(Stored items)

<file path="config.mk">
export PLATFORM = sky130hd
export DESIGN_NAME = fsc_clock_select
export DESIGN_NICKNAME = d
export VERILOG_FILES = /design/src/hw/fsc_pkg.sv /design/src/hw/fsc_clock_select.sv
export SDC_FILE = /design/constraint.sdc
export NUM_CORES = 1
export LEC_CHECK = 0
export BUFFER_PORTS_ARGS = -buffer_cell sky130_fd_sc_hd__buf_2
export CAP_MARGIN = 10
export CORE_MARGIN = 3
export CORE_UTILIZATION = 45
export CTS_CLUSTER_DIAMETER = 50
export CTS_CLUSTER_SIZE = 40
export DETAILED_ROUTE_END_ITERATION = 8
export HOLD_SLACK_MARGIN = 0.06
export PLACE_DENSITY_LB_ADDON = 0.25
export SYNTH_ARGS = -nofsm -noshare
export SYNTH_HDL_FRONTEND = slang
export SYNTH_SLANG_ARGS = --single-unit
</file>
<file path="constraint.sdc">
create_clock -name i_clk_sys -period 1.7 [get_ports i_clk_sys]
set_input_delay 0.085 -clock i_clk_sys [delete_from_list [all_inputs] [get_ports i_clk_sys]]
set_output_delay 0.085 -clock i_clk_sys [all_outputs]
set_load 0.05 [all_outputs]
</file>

==

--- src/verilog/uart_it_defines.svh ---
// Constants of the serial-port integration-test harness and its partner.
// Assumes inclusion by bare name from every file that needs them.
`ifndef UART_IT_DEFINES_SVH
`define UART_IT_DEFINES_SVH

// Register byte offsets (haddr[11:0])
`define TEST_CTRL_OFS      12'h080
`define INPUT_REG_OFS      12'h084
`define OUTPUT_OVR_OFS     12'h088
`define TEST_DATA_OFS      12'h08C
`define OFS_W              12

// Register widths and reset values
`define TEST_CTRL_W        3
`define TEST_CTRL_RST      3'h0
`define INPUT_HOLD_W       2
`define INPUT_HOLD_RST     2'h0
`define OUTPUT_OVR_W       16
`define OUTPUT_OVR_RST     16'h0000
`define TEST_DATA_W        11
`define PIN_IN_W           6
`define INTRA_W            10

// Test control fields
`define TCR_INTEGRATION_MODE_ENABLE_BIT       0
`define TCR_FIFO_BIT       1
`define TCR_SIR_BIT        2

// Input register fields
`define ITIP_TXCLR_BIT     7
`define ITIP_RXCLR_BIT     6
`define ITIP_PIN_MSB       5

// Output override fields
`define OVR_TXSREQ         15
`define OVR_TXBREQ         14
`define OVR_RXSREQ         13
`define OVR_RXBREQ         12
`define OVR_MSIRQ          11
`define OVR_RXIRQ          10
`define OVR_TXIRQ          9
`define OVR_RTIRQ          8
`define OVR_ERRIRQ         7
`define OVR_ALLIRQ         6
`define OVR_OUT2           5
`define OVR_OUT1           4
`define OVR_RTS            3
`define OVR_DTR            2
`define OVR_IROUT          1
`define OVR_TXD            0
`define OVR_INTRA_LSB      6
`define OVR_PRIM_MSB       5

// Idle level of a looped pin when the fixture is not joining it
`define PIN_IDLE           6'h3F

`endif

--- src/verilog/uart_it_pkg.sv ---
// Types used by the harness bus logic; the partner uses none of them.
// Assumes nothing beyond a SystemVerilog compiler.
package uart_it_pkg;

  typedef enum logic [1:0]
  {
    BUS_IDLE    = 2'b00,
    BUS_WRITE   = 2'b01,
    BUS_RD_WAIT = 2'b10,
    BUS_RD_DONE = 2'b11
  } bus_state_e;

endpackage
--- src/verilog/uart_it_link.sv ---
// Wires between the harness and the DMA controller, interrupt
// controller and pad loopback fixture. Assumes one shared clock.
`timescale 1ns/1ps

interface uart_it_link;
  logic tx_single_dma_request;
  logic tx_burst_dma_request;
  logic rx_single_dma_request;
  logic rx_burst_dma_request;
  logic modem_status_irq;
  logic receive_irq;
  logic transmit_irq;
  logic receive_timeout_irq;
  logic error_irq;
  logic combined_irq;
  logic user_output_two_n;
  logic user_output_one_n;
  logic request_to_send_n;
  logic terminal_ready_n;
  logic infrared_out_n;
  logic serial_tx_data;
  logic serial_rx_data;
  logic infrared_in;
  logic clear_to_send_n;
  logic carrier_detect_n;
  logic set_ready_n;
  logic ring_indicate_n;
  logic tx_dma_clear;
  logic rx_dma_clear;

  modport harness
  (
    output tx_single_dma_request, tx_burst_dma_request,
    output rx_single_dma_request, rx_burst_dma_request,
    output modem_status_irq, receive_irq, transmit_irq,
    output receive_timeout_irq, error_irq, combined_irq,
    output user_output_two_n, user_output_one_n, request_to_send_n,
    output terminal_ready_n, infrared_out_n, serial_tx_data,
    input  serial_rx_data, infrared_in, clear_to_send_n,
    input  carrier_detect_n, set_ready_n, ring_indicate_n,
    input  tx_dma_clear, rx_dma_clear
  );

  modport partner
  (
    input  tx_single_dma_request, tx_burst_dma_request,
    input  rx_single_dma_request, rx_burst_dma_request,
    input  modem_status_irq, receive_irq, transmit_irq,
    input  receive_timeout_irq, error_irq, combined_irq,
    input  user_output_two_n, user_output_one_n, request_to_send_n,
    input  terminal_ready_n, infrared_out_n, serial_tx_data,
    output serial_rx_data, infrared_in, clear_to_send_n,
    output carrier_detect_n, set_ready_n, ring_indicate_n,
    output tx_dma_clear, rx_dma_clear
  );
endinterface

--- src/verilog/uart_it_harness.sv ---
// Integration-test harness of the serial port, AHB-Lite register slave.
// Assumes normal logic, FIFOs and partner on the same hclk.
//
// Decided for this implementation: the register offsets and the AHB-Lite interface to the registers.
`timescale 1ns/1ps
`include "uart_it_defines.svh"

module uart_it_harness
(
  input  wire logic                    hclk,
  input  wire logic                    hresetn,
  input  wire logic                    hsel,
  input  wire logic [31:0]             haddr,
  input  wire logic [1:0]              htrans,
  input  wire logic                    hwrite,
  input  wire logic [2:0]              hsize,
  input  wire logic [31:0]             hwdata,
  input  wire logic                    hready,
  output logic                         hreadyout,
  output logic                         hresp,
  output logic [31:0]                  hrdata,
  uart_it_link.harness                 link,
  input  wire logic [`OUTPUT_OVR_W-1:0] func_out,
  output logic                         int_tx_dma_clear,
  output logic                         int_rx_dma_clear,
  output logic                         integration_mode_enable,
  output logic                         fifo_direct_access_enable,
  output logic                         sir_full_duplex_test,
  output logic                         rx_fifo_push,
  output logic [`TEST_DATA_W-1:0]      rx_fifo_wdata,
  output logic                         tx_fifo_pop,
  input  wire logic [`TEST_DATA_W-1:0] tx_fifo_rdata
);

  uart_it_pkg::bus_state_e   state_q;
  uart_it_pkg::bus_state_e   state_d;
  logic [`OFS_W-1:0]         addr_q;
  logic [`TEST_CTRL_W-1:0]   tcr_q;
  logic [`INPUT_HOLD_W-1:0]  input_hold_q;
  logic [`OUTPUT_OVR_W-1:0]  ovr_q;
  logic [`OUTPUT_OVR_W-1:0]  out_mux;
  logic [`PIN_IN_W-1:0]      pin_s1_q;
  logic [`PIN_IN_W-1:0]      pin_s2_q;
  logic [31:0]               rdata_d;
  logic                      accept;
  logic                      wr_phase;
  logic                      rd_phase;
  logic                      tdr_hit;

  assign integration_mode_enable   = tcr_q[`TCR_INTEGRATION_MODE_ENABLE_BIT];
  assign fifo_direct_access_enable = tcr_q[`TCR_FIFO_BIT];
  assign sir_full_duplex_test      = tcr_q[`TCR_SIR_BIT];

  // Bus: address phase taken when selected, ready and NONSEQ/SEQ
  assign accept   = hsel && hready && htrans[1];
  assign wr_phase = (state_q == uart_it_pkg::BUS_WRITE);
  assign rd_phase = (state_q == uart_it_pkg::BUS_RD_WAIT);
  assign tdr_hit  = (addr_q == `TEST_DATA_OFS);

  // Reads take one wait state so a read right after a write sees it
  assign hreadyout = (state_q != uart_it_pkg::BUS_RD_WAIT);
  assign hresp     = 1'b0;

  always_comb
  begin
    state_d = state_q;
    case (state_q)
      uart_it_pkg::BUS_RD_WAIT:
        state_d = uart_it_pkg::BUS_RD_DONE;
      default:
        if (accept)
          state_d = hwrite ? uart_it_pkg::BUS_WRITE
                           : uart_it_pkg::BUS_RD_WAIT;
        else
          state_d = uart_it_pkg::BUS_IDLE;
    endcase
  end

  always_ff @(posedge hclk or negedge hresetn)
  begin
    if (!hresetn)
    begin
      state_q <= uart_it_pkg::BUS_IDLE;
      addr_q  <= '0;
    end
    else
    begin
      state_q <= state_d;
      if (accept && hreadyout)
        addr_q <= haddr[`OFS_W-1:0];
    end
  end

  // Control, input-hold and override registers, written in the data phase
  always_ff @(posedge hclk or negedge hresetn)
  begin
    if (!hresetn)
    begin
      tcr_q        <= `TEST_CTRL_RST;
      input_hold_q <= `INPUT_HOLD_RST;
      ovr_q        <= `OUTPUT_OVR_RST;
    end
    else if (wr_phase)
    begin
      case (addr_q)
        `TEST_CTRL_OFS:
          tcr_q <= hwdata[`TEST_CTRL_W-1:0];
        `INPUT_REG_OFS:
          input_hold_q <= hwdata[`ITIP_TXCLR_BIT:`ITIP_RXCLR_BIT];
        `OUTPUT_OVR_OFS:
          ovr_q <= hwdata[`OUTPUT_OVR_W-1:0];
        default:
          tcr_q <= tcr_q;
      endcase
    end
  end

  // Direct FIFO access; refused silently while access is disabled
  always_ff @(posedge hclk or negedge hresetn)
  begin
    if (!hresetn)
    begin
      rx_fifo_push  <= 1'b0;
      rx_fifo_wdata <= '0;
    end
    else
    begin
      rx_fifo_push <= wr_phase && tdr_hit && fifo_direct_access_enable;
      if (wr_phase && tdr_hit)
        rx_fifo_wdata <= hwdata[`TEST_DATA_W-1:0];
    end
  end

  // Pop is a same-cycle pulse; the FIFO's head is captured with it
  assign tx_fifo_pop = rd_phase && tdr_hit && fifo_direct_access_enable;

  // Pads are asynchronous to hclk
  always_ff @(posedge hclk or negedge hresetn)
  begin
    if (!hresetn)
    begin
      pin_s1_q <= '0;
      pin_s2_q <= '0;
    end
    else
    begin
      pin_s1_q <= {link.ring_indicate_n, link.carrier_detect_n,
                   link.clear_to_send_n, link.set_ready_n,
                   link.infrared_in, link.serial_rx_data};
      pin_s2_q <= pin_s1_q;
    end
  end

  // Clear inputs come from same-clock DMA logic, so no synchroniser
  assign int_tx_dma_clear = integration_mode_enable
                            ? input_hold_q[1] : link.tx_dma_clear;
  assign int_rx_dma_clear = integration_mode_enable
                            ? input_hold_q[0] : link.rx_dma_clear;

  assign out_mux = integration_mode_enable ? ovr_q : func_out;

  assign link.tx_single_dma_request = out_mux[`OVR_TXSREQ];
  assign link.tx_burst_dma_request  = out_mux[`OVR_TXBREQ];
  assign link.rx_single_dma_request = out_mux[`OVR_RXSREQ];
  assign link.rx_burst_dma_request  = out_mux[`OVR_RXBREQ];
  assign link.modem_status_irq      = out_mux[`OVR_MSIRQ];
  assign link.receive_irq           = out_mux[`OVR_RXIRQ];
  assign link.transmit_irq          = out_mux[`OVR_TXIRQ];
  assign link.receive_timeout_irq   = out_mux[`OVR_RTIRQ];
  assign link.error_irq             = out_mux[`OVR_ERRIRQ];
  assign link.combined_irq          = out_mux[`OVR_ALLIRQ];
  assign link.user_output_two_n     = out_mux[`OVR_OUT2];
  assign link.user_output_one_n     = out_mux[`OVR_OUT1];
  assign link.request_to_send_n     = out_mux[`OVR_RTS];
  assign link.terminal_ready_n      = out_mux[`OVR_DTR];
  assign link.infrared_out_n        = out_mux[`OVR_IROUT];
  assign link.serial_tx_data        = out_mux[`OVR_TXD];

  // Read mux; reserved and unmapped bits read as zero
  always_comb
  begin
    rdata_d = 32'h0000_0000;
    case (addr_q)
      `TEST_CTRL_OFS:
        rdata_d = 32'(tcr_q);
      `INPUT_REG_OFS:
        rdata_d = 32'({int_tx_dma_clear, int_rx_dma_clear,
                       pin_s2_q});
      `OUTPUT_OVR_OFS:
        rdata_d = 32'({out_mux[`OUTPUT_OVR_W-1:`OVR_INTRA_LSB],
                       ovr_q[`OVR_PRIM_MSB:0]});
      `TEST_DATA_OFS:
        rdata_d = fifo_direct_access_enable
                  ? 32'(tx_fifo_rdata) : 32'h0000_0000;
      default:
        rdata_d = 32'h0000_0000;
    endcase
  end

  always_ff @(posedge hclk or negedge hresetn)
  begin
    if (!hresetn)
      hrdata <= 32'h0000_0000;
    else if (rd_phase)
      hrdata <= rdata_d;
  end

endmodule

INSTRUCTIONS FOR THE TASK:
Your whole answer should be one number, the count of lines in the records that hold "partner".

FINISHED EXERCISE:
4